Exercise instructions → If a line in the data has the string "worst", please show it.

Raw data →
● ● ●

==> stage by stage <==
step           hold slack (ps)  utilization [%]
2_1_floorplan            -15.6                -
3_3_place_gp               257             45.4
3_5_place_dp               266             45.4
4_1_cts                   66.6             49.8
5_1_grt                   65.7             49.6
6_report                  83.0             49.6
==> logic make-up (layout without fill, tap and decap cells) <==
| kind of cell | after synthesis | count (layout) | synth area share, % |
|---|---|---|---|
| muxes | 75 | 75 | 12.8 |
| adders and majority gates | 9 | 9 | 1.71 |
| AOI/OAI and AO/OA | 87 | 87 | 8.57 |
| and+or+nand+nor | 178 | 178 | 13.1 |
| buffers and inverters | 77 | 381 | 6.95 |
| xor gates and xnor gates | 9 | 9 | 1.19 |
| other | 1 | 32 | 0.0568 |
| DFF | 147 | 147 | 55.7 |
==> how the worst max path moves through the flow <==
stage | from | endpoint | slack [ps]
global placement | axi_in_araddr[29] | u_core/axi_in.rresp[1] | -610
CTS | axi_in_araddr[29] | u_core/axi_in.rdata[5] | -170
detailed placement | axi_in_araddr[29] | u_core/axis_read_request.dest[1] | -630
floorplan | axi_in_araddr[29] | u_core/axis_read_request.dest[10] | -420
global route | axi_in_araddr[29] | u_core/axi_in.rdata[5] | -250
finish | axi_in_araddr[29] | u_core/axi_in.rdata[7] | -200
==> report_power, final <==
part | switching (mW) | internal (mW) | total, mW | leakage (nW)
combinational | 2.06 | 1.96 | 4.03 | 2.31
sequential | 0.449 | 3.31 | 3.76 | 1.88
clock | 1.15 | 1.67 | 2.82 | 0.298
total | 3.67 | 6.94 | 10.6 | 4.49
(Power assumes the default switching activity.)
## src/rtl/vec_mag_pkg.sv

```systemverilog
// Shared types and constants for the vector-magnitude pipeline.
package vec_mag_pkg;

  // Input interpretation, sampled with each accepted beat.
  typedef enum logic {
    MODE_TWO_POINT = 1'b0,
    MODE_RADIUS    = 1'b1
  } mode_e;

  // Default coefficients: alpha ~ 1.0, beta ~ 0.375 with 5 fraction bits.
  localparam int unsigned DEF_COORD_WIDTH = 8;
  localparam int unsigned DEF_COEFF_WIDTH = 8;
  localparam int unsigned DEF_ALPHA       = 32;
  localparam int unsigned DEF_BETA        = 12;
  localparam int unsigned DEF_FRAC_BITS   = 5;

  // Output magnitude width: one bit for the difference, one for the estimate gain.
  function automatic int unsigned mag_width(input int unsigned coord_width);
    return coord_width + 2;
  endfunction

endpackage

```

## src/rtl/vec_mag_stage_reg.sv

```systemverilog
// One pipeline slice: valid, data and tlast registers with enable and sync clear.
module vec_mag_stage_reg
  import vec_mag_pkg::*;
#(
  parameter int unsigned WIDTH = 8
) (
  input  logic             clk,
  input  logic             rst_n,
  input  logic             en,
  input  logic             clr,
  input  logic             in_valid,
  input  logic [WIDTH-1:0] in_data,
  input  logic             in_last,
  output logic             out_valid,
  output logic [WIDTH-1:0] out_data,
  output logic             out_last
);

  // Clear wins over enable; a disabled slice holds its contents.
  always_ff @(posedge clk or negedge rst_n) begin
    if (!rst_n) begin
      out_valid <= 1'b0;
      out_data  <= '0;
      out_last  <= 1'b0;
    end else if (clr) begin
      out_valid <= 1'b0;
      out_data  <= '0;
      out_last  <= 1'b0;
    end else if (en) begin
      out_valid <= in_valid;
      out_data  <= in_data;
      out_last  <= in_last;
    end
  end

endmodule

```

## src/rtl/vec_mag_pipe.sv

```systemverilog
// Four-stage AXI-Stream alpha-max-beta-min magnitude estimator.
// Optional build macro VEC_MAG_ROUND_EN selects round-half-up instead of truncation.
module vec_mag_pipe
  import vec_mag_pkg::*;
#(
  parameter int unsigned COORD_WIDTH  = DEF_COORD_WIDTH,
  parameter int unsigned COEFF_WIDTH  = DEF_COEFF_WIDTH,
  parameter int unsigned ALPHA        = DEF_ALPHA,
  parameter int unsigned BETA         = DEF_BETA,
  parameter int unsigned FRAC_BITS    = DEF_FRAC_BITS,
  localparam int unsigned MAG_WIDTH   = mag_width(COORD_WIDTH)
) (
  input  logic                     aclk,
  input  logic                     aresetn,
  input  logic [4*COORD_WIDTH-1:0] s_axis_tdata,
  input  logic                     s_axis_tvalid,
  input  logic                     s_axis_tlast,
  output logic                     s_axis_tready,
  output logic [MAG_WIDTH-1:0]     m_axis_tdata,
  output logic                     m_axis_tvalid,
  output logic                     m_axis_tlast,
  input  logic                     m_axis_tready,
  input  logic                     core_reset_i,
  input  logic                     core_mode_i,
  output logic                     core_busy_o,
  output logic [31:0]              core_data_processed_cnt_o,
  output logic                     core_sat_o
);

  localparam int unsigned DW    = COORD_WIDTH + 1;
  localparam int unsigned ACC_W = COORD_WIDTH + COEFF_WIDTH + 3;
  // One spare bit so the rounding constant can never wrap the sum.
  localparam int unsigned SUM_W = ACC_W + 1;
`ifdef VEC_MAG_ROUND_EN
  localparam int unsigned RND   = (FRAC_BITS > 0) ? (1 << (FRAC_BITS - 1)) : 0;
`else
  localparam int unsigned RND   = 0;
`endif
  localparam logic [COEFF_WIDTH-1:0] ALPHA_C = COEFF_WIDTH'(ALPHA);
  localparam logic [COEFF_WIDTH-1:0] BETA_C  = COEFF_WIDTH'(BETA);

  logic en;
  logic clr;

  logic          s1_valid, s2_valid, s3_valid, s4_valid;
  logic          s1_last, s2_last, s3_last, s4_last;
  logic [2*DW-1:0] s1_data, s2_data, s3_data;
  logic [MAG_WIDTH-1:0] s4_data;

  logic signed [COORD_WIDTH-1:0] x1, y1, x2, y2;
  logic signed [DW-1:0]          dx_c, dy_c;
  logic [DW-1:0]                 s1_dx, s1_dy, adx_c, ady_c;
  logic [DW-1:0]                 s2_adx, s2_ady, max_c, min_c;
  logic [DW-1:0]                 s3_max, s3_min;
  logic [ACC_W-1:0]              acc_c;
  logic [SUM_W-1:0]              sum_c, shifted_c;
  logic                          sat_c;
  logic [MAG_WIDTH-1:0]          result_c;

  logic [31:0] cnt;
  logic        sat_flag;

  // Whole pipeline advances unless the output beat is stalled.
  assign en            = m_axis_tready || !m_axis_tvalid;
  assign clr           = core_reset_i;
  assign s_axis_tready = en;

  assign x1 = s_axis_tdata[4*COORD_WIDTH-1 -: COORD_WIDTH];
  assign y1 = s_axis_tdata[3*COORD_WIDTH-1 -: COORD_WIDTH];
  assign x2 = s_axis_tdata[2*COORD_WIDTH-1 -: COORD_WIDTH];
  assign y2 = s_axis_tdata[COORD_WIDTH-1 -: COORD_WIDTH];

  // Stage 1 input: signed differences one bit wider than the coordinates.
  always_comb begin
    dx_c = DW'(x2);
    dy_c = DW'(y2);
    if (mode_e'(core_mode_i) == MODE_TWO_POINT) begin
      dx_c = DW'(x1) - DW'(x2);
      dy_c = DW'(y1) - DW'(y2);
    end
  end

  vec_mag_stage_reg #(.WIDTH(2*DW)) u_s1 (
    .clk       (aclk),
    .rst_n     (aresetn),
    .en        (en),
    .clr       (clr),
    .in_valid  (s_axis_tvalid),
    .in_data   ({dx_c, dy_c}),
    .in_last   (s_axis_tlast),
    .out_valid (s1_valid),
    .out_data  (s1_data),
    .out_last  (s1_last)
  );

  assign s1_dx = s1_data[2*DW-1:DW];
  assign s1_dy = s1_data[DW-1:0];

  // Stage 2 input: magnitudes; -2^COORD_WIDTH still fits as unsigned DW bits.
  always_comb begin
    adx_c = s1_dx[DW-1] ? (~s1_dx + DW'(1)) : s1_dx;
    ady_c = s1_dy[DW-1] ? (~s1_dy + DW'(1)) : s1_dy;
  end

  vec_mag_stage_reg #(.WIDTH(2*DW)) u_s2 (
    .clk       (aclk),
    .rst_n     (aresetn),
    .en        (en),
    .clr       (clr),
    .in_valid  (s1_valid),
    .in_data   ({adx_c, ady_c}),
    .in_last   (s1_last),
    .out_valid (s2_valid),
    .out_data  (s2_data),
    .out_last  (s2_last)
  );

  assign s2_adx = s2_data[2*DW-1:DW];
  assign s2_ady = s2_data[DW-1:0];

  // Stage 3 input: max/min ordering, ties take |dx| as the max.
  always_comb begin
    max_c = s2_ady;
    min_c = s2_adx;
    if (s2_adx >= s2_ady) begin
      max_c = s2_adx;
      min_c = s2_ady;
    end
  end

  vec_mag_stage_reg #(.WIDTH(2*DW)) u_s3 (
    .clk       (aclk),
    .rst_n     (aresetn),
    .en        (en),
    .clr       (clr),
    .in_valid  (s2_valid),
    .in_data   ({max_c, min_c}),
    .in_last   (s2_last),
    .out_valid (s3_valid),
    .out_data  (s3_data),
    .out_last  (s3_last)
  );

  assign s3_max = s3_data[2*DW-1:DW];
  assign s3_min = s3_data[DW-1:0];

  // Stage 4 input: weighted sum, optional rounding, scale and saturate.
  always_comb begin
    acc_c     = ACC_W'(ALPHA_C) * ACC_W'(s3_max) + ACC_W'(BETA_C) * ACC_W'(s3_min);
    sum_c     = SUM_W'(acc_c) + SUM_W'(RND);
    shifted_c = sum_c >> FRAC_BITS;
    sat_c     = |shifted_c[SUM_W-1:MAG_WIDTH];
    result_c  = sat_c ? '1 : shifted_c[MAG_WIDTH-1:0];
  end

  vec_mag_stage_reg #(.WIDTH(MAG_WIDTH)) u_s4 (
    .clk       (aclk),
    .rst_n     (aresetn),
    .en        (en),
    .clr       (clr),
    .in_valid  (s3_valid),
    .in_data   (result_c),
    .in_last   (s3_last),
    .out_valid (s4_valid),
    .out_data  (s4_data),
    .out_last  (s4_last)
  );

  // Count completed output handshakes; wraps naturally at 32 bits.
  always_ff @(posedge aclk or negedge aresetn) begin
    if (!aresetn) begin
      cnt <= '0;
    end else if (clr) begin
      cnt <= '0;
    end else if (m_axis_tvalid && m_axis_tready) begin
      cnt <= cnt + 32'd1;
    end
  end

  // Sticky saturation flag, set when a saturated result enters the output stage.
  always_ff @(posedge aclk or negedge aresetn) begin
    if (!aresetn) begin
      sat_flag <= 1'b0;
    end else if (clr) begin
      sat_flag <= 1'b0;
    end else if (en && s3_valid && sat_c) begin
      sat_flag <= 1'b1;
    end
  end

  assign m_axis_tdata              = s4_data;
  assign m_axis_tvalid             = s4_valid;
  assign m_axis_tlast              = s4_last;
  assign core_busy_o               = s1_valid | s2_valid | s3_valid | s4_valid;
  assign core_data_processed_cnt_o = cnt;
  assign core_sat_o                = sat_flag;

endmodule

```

● ● ●

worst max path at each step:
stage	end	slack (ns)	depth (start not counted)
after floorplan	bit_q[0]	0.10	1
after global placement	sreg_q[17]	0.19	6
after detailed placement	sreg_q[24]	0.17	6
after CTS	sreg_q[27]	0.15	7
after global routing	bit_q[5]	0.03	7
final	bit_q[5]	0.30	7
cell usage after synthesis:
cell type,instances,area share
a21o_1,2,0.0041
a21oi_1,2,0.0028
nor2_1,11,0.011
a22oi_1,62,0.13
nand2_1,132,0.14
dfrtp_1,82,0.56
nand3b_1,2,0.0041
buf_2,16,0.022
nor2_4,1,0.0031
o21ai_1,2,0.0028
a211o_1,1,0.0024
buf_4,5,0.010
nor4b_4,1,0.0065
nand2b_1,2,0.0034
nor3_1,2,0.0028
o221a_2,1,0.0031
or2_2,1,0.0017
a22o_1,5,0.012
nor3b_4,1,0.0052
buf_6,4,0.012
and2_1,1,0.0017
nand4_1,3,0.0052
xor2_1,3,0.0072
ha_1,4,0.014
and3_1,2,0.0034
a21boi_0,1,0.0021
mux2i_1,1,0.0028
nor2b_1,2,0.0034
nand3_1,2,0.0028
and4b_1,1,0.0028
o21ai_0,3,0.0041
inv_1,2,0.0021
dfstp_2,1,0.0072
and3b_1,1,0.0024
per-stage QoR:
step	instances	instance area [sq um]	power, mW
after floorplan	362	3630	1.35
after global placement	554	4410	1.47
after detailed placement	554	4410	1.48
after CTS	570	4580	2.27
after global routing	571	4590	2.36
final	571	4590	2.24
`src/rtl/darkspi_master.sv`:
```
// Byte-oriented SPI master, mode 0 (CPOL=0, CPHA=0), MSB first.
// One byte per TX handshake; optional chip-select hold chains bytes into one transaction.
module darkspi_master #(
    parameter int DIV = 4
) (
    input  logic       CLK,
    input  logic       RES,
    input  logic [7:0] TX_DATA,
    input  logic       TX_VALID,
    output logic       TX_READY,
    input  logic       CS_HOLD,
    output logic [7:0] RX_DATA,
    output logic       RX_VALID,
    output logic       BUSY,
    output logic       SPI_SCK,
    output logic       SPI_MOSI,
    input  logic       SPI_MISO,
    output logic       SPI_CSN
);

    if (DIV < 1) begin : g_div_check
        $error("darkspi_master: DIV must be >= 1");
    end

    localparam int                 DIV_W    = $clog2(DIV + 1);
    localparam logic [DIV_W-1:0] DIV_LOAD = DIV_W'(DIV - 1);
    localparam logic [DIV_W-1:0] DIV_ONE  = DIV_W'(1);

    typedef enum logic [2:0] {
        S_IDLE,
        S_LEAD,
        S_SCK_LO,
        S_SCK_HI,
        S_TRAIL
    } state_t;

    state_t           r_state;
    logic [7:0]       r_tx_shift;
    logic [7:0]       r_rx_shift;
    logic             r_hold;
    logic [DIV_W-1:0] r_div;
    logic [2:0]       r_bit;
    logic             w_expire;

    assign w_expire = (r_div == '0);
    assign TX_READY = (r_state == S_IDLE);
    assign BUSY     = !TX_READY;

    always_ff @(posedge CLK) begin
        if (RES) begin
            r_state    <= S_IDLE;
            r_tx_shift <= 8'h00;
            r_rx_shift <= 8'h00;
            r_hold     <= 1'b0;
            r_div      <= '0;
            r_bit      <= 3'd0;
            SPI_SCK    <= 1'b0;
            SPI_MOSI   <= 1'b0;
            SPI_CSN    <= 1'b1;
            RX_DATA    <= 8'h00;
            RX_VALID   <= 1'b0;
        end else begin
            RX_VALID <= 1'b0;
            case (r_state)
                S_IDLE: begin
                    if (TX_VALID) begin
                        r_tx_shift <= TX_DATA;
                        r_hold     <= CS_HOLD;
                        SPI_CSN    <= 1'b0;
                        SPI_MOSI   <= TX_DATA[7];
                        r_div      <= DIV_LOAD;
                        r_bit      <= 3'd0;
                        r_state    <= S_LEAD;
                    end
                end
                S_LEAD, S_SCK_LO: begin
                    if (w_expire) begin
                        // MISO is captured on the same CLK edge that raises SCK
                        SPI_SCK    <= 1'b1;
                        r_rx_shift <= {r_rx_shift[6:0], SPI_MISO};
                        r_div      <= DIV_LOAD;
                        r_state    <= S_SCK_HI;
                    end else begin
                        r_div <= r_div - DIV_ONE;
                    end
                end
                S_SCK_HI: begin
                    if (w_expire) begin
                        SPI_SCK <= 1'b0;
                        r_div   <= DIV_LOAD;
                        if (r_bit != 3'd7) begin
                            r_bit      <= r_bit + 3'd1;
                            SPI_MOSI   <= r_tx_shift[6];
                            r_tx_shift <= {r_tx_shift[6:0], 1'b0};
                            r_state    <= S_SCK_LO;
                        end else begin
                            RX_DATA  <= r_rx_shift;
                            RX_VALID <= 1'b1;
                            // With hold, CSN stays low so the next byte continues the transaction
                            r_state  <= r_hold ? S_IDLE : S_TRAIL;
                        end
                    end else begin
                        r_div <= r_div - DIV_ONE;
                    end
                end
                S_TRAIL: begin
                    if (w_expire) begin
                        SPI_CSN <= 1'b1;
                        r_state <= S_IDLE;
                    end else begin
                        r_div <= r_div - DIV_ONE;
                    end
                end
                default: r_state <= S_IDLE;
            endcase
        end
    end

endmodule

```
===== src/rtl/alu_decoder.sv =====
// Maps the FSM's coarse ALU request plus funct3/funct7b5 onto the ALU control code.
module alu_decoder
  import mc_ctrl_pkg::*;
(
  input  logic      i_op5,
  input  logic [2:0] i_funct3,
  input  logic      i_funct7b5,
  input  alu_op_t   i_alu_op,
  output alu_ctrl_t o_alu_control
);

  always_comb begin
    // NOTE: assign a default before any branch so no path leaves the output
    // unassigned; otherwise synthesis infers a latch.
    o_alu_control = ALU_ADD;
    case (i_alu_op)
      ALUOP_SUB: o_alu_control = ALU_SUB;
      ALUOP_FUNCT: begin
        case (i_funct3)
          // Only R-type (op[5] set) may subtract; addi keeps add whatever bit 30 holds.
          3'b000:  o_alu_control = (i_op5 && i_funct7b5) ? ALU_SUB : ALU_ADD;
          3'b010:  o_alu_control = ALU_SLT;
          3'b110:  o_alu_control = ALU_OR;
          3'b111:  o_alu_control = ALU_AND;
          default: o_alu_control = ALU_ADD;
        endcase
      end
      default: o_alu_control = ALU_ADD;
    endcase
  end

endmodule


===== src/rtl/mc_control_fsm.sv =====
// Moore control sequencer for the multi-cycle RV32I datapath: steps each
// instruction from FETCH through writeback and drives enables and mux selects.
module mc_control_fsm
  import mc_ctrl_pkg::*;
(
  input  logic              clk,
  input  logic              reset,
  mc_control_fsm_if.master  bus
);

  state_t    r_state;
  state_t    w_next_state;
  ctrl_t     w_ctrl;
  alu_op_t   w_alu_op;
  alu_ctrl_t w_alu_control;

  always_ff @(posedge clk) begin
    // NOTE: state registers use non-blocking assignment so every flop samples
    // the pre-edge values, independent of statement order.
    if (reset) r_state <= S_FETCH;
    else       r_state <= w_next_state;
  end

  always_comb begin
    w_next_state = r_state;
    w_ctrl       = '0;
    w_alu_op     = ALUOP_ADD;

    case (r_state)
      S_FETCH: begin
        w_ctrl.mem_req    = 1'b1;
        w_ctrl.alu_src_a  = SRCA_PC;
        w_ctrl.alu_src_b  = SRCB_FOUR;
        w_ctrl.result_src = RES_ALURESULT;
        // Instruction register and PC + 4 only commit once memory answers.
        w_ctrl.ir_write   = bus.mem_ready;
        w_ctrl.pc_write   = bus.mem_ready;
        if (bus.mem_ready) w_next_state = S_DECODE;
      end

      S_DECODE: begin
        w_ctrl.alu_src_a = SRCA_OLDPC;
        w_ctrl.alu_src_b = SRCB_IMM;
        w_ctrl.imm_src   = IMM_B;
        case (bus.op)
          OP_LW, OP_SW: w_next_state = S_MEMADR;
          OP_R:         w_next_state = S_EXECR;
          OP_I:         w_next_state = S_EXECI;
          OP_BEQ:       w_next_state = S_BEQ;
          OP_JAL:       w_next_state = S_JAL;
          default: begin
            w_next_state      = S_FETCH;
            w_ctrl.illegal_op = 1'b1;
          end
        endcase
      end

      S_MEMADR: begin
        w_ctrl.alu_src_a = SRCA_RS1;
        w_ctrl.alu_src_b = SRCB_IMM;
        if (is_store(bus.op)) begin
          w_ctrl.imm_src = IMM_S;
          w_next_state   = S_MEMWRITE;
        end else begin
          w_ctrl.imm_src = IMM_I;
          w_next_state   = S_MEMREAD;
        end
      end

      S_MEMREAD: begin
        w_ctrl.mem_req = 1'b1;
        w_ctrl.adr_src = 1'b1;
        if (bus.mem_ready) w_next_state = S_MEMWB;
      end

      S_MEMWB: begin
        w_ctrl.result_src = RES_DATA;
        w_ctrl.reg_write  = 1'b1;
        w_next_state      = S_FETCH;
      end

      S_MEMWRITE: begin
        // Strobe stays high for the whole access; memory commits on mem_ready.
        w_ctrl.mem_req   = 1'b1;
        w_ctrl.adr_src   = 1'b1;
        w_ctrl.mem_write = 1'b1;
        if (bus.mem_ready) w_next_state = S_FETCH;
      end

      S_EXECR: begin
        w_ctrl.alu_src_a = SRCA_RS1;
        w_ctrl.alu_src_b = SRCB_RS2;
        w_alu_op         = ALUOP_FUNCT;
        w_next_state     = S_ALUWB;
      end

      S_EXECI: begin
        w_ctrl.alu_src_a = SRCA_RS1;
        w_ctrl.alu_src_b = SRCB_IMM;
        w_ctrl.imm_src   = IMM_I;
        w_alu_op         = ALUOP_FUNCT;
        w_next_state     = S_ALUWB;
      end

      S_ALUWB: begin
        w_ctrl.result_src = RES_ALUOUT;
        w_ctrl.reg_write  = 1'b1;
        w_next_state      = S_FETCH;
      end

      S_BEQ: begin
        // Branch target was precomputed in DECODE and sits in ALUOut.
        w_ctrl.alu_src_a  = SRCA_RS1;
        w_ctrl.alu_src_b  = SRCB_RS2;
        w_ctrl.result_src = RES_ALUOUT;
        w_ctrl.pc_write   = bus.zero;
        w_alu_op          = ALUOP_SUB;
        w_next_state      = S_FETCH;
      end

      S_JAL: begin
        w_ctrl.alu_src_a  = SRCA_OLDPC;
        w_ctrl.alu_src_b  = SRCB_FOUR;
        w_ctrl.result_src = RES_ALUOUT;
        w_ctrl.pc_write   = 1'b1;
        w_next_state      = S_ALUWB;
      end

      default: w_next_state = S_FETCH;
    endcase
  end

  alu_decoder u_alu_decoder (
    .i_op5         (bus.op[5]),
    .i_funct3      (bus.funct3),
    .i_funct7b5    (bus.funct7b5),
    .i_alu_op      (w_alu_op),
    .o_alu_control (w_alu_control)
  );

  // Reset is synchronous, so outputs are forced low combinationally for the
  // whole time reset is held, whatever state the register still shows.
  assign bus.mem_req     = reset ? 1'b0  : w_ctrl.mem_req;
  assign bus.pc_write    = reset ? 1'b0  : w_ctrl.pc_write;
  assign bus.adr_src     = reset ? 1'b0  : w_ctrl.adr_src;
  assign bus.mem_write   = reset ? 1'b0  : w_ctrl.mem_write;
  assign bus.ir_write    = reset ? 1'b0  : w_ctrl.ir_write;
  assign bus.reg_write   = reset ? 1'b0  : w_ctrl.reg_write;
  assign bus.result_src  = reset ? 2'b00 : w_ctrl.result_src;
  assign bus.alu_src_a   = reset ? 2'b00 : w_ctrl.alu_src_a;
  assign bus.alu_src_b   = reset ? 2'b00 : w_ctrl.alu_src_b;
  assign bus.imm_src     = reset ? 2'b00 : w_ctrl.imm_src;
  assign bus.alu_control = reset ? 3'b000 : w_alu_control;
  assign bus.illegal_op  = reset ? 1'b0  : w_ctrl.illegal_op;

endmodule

● ● ●

Answer to the exercise →
==> how the worst max path moves through the flow <==
worst max path at each step:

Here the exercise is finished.